Left Ventricular Remodeling in Human Heart Failure: Quantitative Echocardiographic Assessment of 1,794 Patients

Abstract

The left ventricle (LV) undergoes significant architectural remodeling in heart failure (HF). However, the fundamental associations between cardiac function and LV size and performance have not been thoroughly characterized in this population. We sought to define the adaptive remodeling that occurs in chronic human HF through the detailed analyses of a large quantitative echocardiography database. Baseline echocardiograms were performed in 1,794 patients with HF across a broad range of ejection fraction (EF), from less than 10% to greater than 70%. Core lab measurements of LV volumes and length were made, from which EF, mass, sphericity indices, stroke volume (SV), and stroke work were derived.
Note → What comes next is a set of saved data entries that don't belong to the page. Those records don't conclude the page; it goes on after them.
This is an optimization exercise on Yosys and OpenROAD, whose aim is small area, not a production implementation.
In this exercise RTL edits were held to simulation tests only and were not proved equivalent to the original.
No activity file was given, so power comes from the tool's default toggle rates.

$ cat design/flow/design.v
package icache_pkg;
   localparam logic [1:0] S_IDLE = 2'd0;
   localparam logic [1:0] S_MISS = 2'd1;
   localparam logic [1:0] S_RESP = 2'd2;
endpackage
import icache_pkg::*;
module icache_victim_sel
#(
   parameter int WAYS  = 2,
   parameter int WAY_W = (WAYS > 1) ? $clog2(WAYS) : 1
) (
   input  logic [WAYS-1:0]  valid_i,
   input  logic [WAY_W-1:0] ptr_i,
   output logic [WAY_W-1:0] way_o,
   output logic             evict_o
);
   always_comb begin
      way_o   = ptr_i;
      evict_o = 1'b1;
      for (int w = WAYS - 1; w >= 0; w--) begin
         if (!valid_i[w]) begin
            way_o   = WAY_W'(w);
            evict_o = 1'b0;
         end
      end
      if (WAYS == 1) way_o = '0;
   end
endmodule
Spearman correlation coefficients and linear regression methods were used to determine the relationships between remodeling parameters. The median EF was 28.6% (IQR 21.9-37.0). Across a multitude of parameters of cardiac structure and function, indexed end-systolic volumes (ESVs) explained the greatest proportion of the variance in EF (R =-0.87, P < 0.0001). Systolic sphericity index and LV mass were also strongly correlated with EF (R =-0.62 and -0.63, P < 0.0001), reflective of the alterations in LV shape and size that occur as EF declines. SV was rigorously maintained across a broad spectrum of EF, until the EF fell below 20%, at which point SV decreased significantly (P < 0.0001). In chronic HF, the LV undergoes extensive structural adaptive remodeling in order to maintain SV across a broad range of EF. However, when the EF falls below 20%, further modulation of SV is no longer possible through alterations in ventricular architecture.